Smoke behaves differently in space than it does on Earth. In the absence of gravity, individual smoke particles remain nearer to their source longer than their Earth counterparts and ultimately clump together to form clusters that can be 10 times bigger than terrestrial smoke particles, researchers said.

“This is important because if you’re building a smoke detector, you should know what size of smoke to look for,” Urban said.

Bulky smoke
During his six-month tour aboard the ISS, Expedition 13 flight engineer Jeffrey Williams worked with Urban and his team on the Dust and Aerosol measurement Feasibility Test (DAFT) to test handheld smoke detection devices for future orbital smoke experiments.

The experiment revolved around a handheld device dubbed P-Trak – an off-the-shelf air quality tool modified by NASA engineers for use in microgravity – which uses an internal laser and optical sensor to detect aerosols and smoke particles.

Williams combined P-Trak with a modified home ionization smoke detector, a companion dust sensor – aptly named Dust-Trak – and a four-gallon (15-liter) bag. The astronaut then shot bursts of grade-A Arizona road dust, and used the detection tools to measure the amount of material in the bag.

“We’re pretty happy with the runs we got in August,” Urban said, adding that earlier tests by ISS Expedition 10 commander Leroy Chiao successfully sampled the station’s interior atmosphere. “So now we have an idea of what the space station dust environment is.”

The space station’s atmosphere, it turns out, is relatively dust free. That’s a good thing since the presence of dust can set off the orbital laboratory’s light-scattering smoke detectors in false alarms. Finessing future spacecraft detectors to be sensitive enough to catch fires and smoke early – but not to the point that false alarms become common – will be a challenge.

“That’s a big concern,” Urban said. “The more false alarms you get the less respect your device gets both by the crew and the ground operations people.”

There are two primary smoke detectors inside the space station’s U.S.-built Destiny laboratory, though similar sensors also safeguard the Russian segments, researchers said. Smoke detectors are also installed in each laboratory rack that receives ventilation and power, they added. 

The station is also equipped with carbon dioxide-based fire extinguishers in the U.S. segments and a water-foam system in the Russian modules.

“Neither has ever been used in the space station,” Urban said.

Preparing for ignition
The success of DAFT — all six hours of its operations — clears the way for an upcoming experiment in which ISS astronauts will purposely start fires in space.

Dubbed the Smoke and Aerosol Measurement Experiment (SAME), the tests call for short controlled fires to burn Teflon, Kapton tape, silicone, rubber and other spacecraft materials and then measure their resulting smoke with a P-Trak detector.

“The purpose of SAME is to gather the data that we need to determine particle size distribution for these various smokes,” said William Sheredy, NASA’s SAME project manager at Glenn, in a telephone interview.

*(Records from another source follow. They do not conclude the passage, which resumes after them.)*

--- src/rtl/layer_compositor.sv ---
// -----------------------------------------------------------------------------
// layer_compositor
//
// Purpose:
//   Priority compositor for N_LAYERS sprite layers, with a collision detector
//   between two layer groups (A = projectiles, B = targets/walls). A collision
//   is confirmed after CONFIRM_CNT consecutive overlap pixels. One hit is
//   reported per overlap run, tagged with the coordinate of the run's first
//   pixel.
//
// Ports:
//   clk          system clock
//   rst_n        asynchronous active-low reset
//   lcd_xpos     current pixel x coordinate (12 bit)
//   lcd_ypos     current pixel y coordinate (12 bit)
//   frame_start  one-cycle pulse on the first pixel of a frame
//   freeze       suspends hit detection while high
//   layer_valid  per-layer pixel valid, bit 0 = highest priority
//   layer_pixel  per-layer RGB888, layer i at [24i+23:24i]
//   lcd_data     composited pixel, one clock after the inputs
//   hit_valid    one-cycle pulse on a confirmed collision
//   hit_x/hit_y  first pixel of the confirmed overlap run
//   hit_layers   layer_valid snapshot at the confirming pixel
//   hit_count    (HIT_COUNT_EN only) saturating 8-bit hit counter,
//                cleared by frame_start
//
// Build option:
//   HIT_COUNT_EN  adds the hit_count output and its counter.
// -----------------------------------------------------------------------------
module layer_compositor #(
  parameter int                  N_LAYERS    = 8,
  parameter int                  CONFIRM_CNT = 2,
  parameter logic [N_LAYERS-1:0] A_MASK      = 8'h08,
  parameter logic [N_LAYERS-1:0] B_MASK      = 8'h70,
  parameter logic [23:0]         BG_COLOR    = 24'h030307
) (
  input  logic                   clk,
  input  logic                   rst_n,
  input  logic [11:0]            lcd_xpos,
  input  logic [11:0]            lcd_ypos,
  input  logic                   frame_start,
  input  logic                   freeze,
  input  logic [N_LAYERS-1:0]    layer_valid,
  input  logic [24*N_LAYERS-1:0] layer_pixel,
  output logic [23:0]            lcd_data,
  output logic                   hit_valid,
  output logic [11:0]            hit_x,
  output logic [11:0]            hit_y,
  output logic [N_LAYERS-1:0]    hit_layers
`ifdef HIT_COUNT_EN
  ,
  output logic [7:0]             hit_count
`endif
);

  localparam logic [2:0] CONFIRM_C = 3'(CONFIRM_CNT);

  logic [23:0]         lcd_data_d,   lcd_data_q;
  logic [2:0]          cnt_d,        cnt_q;
  logic [11:0]         cand_x_d,     cand_x_q;
  logic [11:0]         cand_y_d,     cand_y_q;
  logic                hit_valid_d,  hit_valid_q;
  logic [11:0]         hit_x_d,      hit_x_q;
  logic [11:0]         hit_y_d,      hit_y_q;
  logic [N_LAYERS-1:0] hit_layers_d, hit_layers_q;
  logic                overlap;
  logic [2:0]          cnt_inc;

  // Scan from lowest priority to highest so the lowest valid index wins.
  always_comb begin
    lcd_data_d = BG_COLOR;
    for (int i = N_LAYERS - 1; i >= 0; i--) begin
      if (layer_valid[i]) lcd_data_d = layer_pixel[24*i +: 24];
    end
  end

  assign overlap = (|(layer_valid & A_MASK)) && (|(layer_valid & B_MASK));
  assign cnt_inc = cnt_q + 3'd1;

  always_comb begin
    cnt_d        = cnt_q;
    cand_x_d     = cand_x_q;
    cand_y_d     = cand_y_q;
    hit_valid_d  = 1'b0;
    hit_x_d      = hit_x_q;
    hit_y_d      = hit_y_q;
    hit_layers_d = hit_layers_q;
    if (frame_start) begin
      cnt_d = 3'd0;
    end else if (!freeze) begin
      if (overlap) begin
        if (cnt_q == 3'd0) begin
          cand_x_d = lcd_xpos;
          cand_y_d = lcd_ypos;
        end
        // Once saturated the counter sits at CONFIRM_C, so the equality
        // below can only fire once per run.
        if (cnt_q != CONFIRM_C) begin
          cnt_d = cnt_inc;
          if (cnt_inc == CONFIRM_C) begin
            hit_valid_d  = 1'b1;
            // A run of length one has no registered candidate yet.
            hit_x_d      = (cnt_q == 3'd0) ? lcd_xpos : cand_x_q;
            hit_y_d      = (cnt_q == 3'd0) ? lcd_ypos : cand_y_q;
            hit_layers_d = layer_valid;
          end
        end
      end else begin
        cnt_d = 3'd0;
      end
    end
  end

  always_ff @(posedge clk or negedge rst_n) begin
    if (!rst_n) begin
      lcd_data_q   <= '0;
      cnt_q        <= '0;
      cand_x_q     <= '0;
      cand_y_q     <= '0;
      hit_valid_q  <= 1'b0;
      hit_x_q      <= '0;
      hit_y_q      <= '0;
      hit_layers_q <= '0;
    end else begin
      lcd_data_q   <= lcd_data_d;
      cnt_q        <= cnt_d;
      cand_x_q     <= cand_x_d;
      cand_y_q     <= cand_y_d;
      hit_valid_q  <= hit_valid_d;
      hit_x_q      <= hit_x_d;
      hit_y_q      <= hit_y_d;
      hit_layers_q <= hit_layers_d;
    end
  end

  assign lcd_data   = lcd_data_q;
  assign hit_valid  = hit_valid_q;
  assign hit_x      = hit_x_q;
  assign hit_y      = hit_y_q;
  assign hit_layers = hit_layers_q;

`ifdef HIT_COUNT_EN
  logic [7:0] hit_count_d, hit_count_q;

  // Counts the registered pulse; frame_start wins over a coincident pulse.
  always_comb begin
    hit_count_d = hit_count_q;
    if (frame_start) begin
      hit_count_d = 8'd0;
    end else if (hit_valid_q && (hit_count_q != 8'hFF)) begin
      hit_count_d = hit_count_q + 8'd1;
    end
  end

  always_ff @(posedge clk or negedge rst_n) begin
    if (!rst_n) hit_count_q <= '0;
    else        hit_count_q <= hit_count_d;
  end

  assign hit_count = hit_count_q;
`endif

endmodule

--- config.mk ---
export PLATFORM = sky130hd
export DESIGN_NAME = layer_compositor
export DESIGN_NICKNAME = d
export VERILOG_FILES = /design/src/rtl/layer_compositor.sv
export SDC_FILE = /design/constraint.sdc
export NUM_CORES = 1
export LEC_CHECK = 0
export CORE_UTILIZATION = 25
export CTS_BUF_LIST = sky130_fd_sc_hd__clkbuf_2 sky130_fd_sc_hd__clkbuf_4 sky130_fd_sc_hd__clkbuf_8
export DETAILED_ROUTE_END_ITERATION = 10
export SYNTH_ARGS = -nofsm -noshare
export SYNTH_HDL_FRONTEND = slang
export SYNTH_SLANG_ARGS = --single-unit
--- constraint.sdc ---
create_clock -name clk -period 3.1 [get_ports clk]
set_clock_uncertainty 0.05 [all_clocks]
set_input_delay 0.31 -clock clk [delete_from_list [all_inputs] [get_ports clk]]
set_output_delay 0.31 -clock clk [all_outputs]
set_load 0.01 [all_outputs]
==> results.txt <==
For the number of global-route vias before repair, the log shows 5144. The delay of the slowest critical-path stage works out to 500 ps. TritonCTS built the clock tree. For this block, the via count after detailed routing is 4877. Entering global routing, the biggest net connects 67 pins. Of all nets on the critical path, the largest fanout is 32.

The logs give 0 for the max-slew violation total from the final report and 49 for the row count. For the finished layout, the period the worst path requires is 2240 ps. The number of nets in the synthesized netlist is 694. In the synthesized netlist, the number of instances is 462.

Post-CTS repair changed the size of 0 cells. Power spread over the standard cell area amounts to 414 nW/µm². The tools report the number of hold-slack violations in the final timing report as 0.

On the critical path, the stage with the largest delay is an instance of o2111ai_4. The number of antenna diodes in the final layout is 0. The worst-case IR drop observed on VDD is 0.152 mV.

The internal reg-to-reg setup slack was 860 ps; the number of instances in the placed design was 950. The detailed-route vias per instance works out to 5.05. The signal on the critical path passes through inv_1 > ha_1 > nor3_1 > o2111ai_4 > buf_12 > o21ai_0. DRC violation count after routing: 18.

For this design, the CTS-stage hold fixing added 0 buffers. The run gives 285 as the count of pins on the block boundary. The H-tree generated during clock tree synthesis spans 3 levels.

Ratio of cells with drive above 1 in the final layout: 0.0963. In this run the remaining antenna-violating nets after routing total 0. The proportion of synthesized flip-flops having asynchronous set or reset was 1.00.

The run finished, with violations left. Relative to the synthesized area, the layout overhead comes to 70.1%. The slew of the pin with the lowest slew margin works out to 1370 ps. The core region is 18100 µm². For the static power due to leakage, the log shows 0.00327 µW. Number of buffer cells added on primary ports: 284.

The logs give 0.0868 for the worst slew margin relative to its limit and 46 for the count of distinct cell types in the synthesized netlist. The final estimated routing congestion in global placement was 0.940. The number of enable-type register cells in the synthesized netlist works out to 0. The worst setup path is launched from a register. Dividing the synthesized area by the synthesized cell count gives 10.0 µm².

The data required time of the worst path is 3320 ps, and the number of sinks driven by the clock tree is 84. Number of iterations in the first detailed-routing pass: 8. The worst setup path is captured at a register.

The run gives 360 ps as the source-to-sink clock delay at the later pin of the worst-skew pair. The critical path is of the register to register type. The height of the die was 138 µm.

The data arrival time of the critical path was 2470 ps. The type of the worst min-delay path was input port to asynchronous set/reset pin. The ratio of final minimum period to clock period works out to 0.724.

For this run, the number of standard cells in the final layout without fillers is 966. Clock tree synthesis inserted a total of 9 buffers. The part of the Yosys area used for sequential elements was 0.453. The clock passes through at most 2 buffers. After legalization and detailed placement, the total HPWL measured 15.0 mm. Tracing the worst setup path back leads to its startpoint at cnt_q[0]$_DFFE_PN0P_. Sorting the synthesized cells by area gives the leading types as dfrtp_1 45%, mux2_2 5.8%, o21ai_0 5.6%.

The average wire length per cell after detail routing was 20.0 µm. The floorplan die area is 19100 µm². Static timing analysis puts the maximum clock frequency at 445 MHz.

Share of Yosys cell area claimed by the top area cell type: 0.453. The number of failing setup endpoints in the final timing report was 0. For this run, the number of Yosys warnings is 0.

Clock-pin slew was measured on the worst setup and hold paths at 100 ps. The library cell occupying the most area in the post-synthesis netlist was dfrtp_1. The worst slack on hold paths was 8.19 ps. The cell at the root of the clock tree was clkbuf_8. Counting flops and latches in the post-synthesis netlist gives 84. The global-route usage over all layers was 0.201.

In this run the horizontal extent of the chip is 138 µm. The final net count was 964. The most used flip-flop cell after synthesis is dfrtp_1. The logs give 0.257 for the initial cell density of the core and 19.4 mm for the overall routed net length.

The launch point of the worst reg-to-reg path was cnt_q[0]$_DFFE_PN0P_. The checks that failed: DRC. The total power consumption of the routed design came out at 3270 µW. For the reported max-cap violation count, the log shows 0. The number of antenna violations at the first check in global routing was 0; the setup TNS after final layout was 0 ps. Setup repair after global routing left no endpoint under its margin. Summing every instance area after synthesis gives 4640 µm².

The first global-routing pass estimated 28.9 mm of wire. After the first detailed-routing iteration, the DRC count stood at 194. Buffers added to address setup during post-CTS repair amount to 0. Total overflow reported by the global router: 0.
## layer usage
layer | GRT usage | routed length [µm]
met5 | 0 | 0
met4 | 0.102 | 722
met3 | 0.0495 | 1370
met2 | 0.358 | 9890
met1 | 0.223 | 7380
## kinds of logic after synthesis
| kind of cell | after synthesis | synth area share |
|---|---|---|
| flops | 84 | 0.453 |
| compound gates | 172 | 0.263 |
| simple gates | 99 | 0.100 |
| fa+ha+maj | 4 | 0.0108 |
| mux | 52 | 0.123 |
| buf+inv | 51 | 0.0501 |
## cells in the mapped netlist (all sizes together) (2+ instances only)
master,instances
and2b,2
buf,17
a21oi,21
inv,15
ha,4
o41a,14
dfrtp,84
nand2,49
nand2b,3
o221ai,9
clkbuf,19
a31oi,7
o22ai,7
o21ai,61
a22oi,14
a221oi,22
mux2,28
and2,2
o2111ai,2
nor2,18
mux2i,24
o21a,2
a221o,7
nor2b,19
## flip-flops by register name, indices dropped and copies added, names as in the netlist
name	count
hit_x	12
cnt_q	3
hit_y	12
lcd_data	24
hit_valid	1
cand_x_q	12
cand_y_q	12
hit_layers	8
## worst paths after layout
check	to	cells past startpoint
hold reg to reg	hit_x[9]$_DFFE_PN0P_	2
setup reg to reg	hit_x[2]$_DFFE_PN0P_	6
hold / removal	hit_y[7]$_DFFE_PN0P_	1
setup / recovery	hit_x[2]$_DFFE_PN0P_	6
max in group asynchronous	lcd_data[5]$_DFF_PN0_	2
min in group clk	cnt_q[2]$_DFFE_PN0P_	4
## final cells by class
type	count	area, µm²
Fill cell	1708	10200
Clock buffer	10	131
Tap cell	229	287
Sequential cell	84	2100
Clock inverter	6	62.6
Timing Repair Buffer	295	2930
Inverter	15	56.3
Multi-Input combinational cell	327	2320
## cell usage in the layout, fill, tap and decap left out, types with 3 or more instances in the layout
cell type / instances
nor2_1: 17
ha_1: 4
inv_1: 13
a21oi_1: 21
o22ai_1: 7
nand2b_1: 3
o41a_1: 14
clkdlybuf4s50_1: 282
nand2_1: 49
clkinv_2: 3
o21ai_2: 7
a221o_1: 7
mux2_2: 24
a22oi_1: 14
a221oi_1: 22
dfrtp_1: 84
nor2b_1: 18
clkbuf_8: 9
mux2_4: 4
a31oi_1: 7
buf_4: 11
o21ai_0: 52
o221ai_1: 9
mux2i_1: 24
## worst max-delay path, delay by kind of cell (launching register included)
kind / cells / cell delay, ps
fa+ha+maj: 1 / 240
flops: 1 / 400
simple gates: 1 / 320
buf+inv: 2 / 460
compound gates: 2 / 690
## report_power, final
group / internal (µW) / leakage [µW] / switching (µW)
Sequential: 1290 / 0.00104 / 94.6
Combinational: 655 / 0.00213 / 421
Clock: 382 / 0.000104 / 422
Total: 2330 / 0.00327 / 938
## metrics by stage
stage,cell area (µm²),setup WS (ps),util
after floorplan,4640,1340,-
after global placement,7700,614,0.426
after detailed placement,7700,587,0.426
after CTS,7890,820,0.436
after global routing,7890,588,0.436
final,7890,855,0.436
No activity file was read; power rests on OpenSTA's default activity.
==> RTL edit, RTL diff (same settings) <==
Set the parameter `N_LAYERS` to 12 (it was 8).
--- a/src/rtl/layer_compositor.sv
+++ b/src/rtl/layer_compositor.sv
@@ -28,7 +28,7 @@
 //   HIT_COUNT_EN  adds the hit_count output and its counter.
 // -----------------------------------------------------------------------------
 module layer_compositor #(
-  parameter int                  N_LAYERS    = 8,
+  parameter int                  N_LAYERS    = 12,
   parameter int                  CONFIRM_CNT = 2,
   parameter logic [N_LAYERS-1:0] A_MASK      = 8'h08,
   parameter logic [N_LAYERS-1:0] B_MASK      = 8'h70,
Ports: changed (resized hit_layers, layer_pixel and layer_valid); port bits go from 285 to 389. No check against the original RTL was run, so the function may have changed too.
==> RTL edit against the original RTL <==
  * Count of clock-buffer cells in the layout fell by 1
  * First-iteration DRC count is 59% higher
  * Synthesized area rose by 31%
  * Setup slack worse by 0.038 ns
  * Global-route usage up 3.8 points
  * Total power rose by 13%
  * Routed wire length increased by 57%
  * Sequential cell count grew 4
  * Sequential power up 5%
  * Design area rose by 32%
==> RTL edit: results (changes against the original RTL) <==
pre_cts_slack_ns: 0.4760  # was 0.5872 ns
holdCritPathClass: "input pin to flop"  # was input pin to async pin
start_util_pct: 25.70  # was 25.66%
outcome: "finished, final reports clean"  # was finished with violations
ys_top_cells_by_count: "dfrtp_1 (88), mux2_2 (61), a221oi_1 (39), clkbuf_1 (28), a221o_1 (27)"  # was dfrtp_1 (84), o21ai_0 (52), nand2_1 (49), mux2_2 (24), mux2i_1 (24)
vias: 6713  # was 4877
muxShareOfSynthArea_pct: 15.52  # was 12.29%
firstDrtPassIters: 5  # was 8
placed_area_um2: 10260  # was 7700 µm²
grt_pass1_vias: 6830  # was 5144
arrival_ns: 2.53  # was 2.47 ns
synth.area.top_cells: "dfrtp_1 (36%), mux2_2 (11%), a221oi_1 (5.6%)"  # was dfrtp_1 (45%), mux2_2 (5.8%), o21ai_0 (5.6%)
drive_gt1_share_pct: 14.17  # was 9.634%
leakage_nw: 4.026  # was 3.274 nW
antenna_found_initial: 1  # was 0
drt_iter0_markers: 308  # was 194
crit_path_max_fanout: 11  # was 32
ys_types: 58  # was 46
tightest_slew_ns: 1.135  # was 1.367 ns
powerDensity_nw_per_um2: 353.5  # was 413.8 nW/µm²
timing.hold.ws_ns: 0.3975  # was 0.008189 ns
postCtsHoldBufs: 1  # was 0
ys_seq_area_share_pct: 36.18  # was 45.30%
grt_util_met2_pct: 42.21  # was 35.79%
gr-usage-met1_pct: 28.76  # was 22.27%
slowest_stage: "clkdlybuf4s50_1"  # was o2111ai_4
slowest_delay_ns: 0.81  # was 0.50 ns
wirelength_um: 30420  # was 19360 µm
peakVddDrop_mv: 0.2485  # was 0.1521 mV
wl_met2_um: 15260  # was 9886 µm
wl_per_cell_um: 23.63  # was 20.04 µm
met3_usage_pct: 5.913  # was 4.953%
grt_max_degree: 57  # was 67
multi_input_area_um2: 3523  # was 2325 µm²
powerComb_mw: 1.47  # was 1.08 mW
switchingPower_mw: 1.140  # was 0.9385 mW
wl_met1_um: 12200  # was 7377 µm
hpwl_um: 24040  # was 15000 µm
wl_met3_um: 2443  # was 1372 µm
power_frac_seq_pct: 39.6  # was 42.4%
synthAdderAreaFrac_pct: 0.8222  # was 1.078%
setup_slack_ns: 0.8167  # was 0.8551 ns
grtUsageTotal_pct: 23.89  # was 20.09%
ff2ff_setup_slack_ns: 0.90  # was 0.86 ns
gp_congestion: 0.9239  # was 0.9402
==> RTL edit: area by class of cell <==
class                   count  area share, %
repair buffers            414          38.78
multi-input cells         424          33.74
flip-flops and latches     88          21.09
well taps                 319          3.823
clock buffers               9          1.186
inverters                  26         0.9347
clock inverters             6         0.4194
diodes                      1        0.02397
==> RTL edit: path summary, 6_finish.rpt <==
| kind | startpoint | end | cells past startpoint |
|---|---|---|---|
| setup / recovery | layer_valid[2] | lcd_data[19] | 5 |
| hold / removal | layer_valid[0] | lcd_data[20] | 4 |
| setup reg to reg | cnt_q[0] | hit_y[5] | 6 |
| hold reg to reg | hit_layers[3] | hit_layers[3] | 1 |
| max in group asynchronous | rst_n | cand_y_q[11] | 3 |
| min in group asynchronous | rst_n | hit_x[5] | 2 |
==> RTL edit: critical path: cells and delay by family <==
family                 cells  cell delay [ns]
buffers and inverters      2             1.07
AND/OR/NAND/NOR            1             0.68
AO/OA/AOI/OAI              2             0.45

SAME is slated to launch toward the ISS aboard a NASA shuttle in June 2007. Astronauts will install the smoke-detecting sensors and other equipment inside the station’s microgravity science glove box, and then ignite the tiny orbital fires. A shuttle smoke detector will also be included to measure its performance, researchers said.

Unlike the handheld DAFT experiment, which relied on astronaut input via a keypad, SAME is designed to function autonomously during testing runs.

“As we go to more autonomous systems we need to have a more autonomous fire detection system,” Urban said.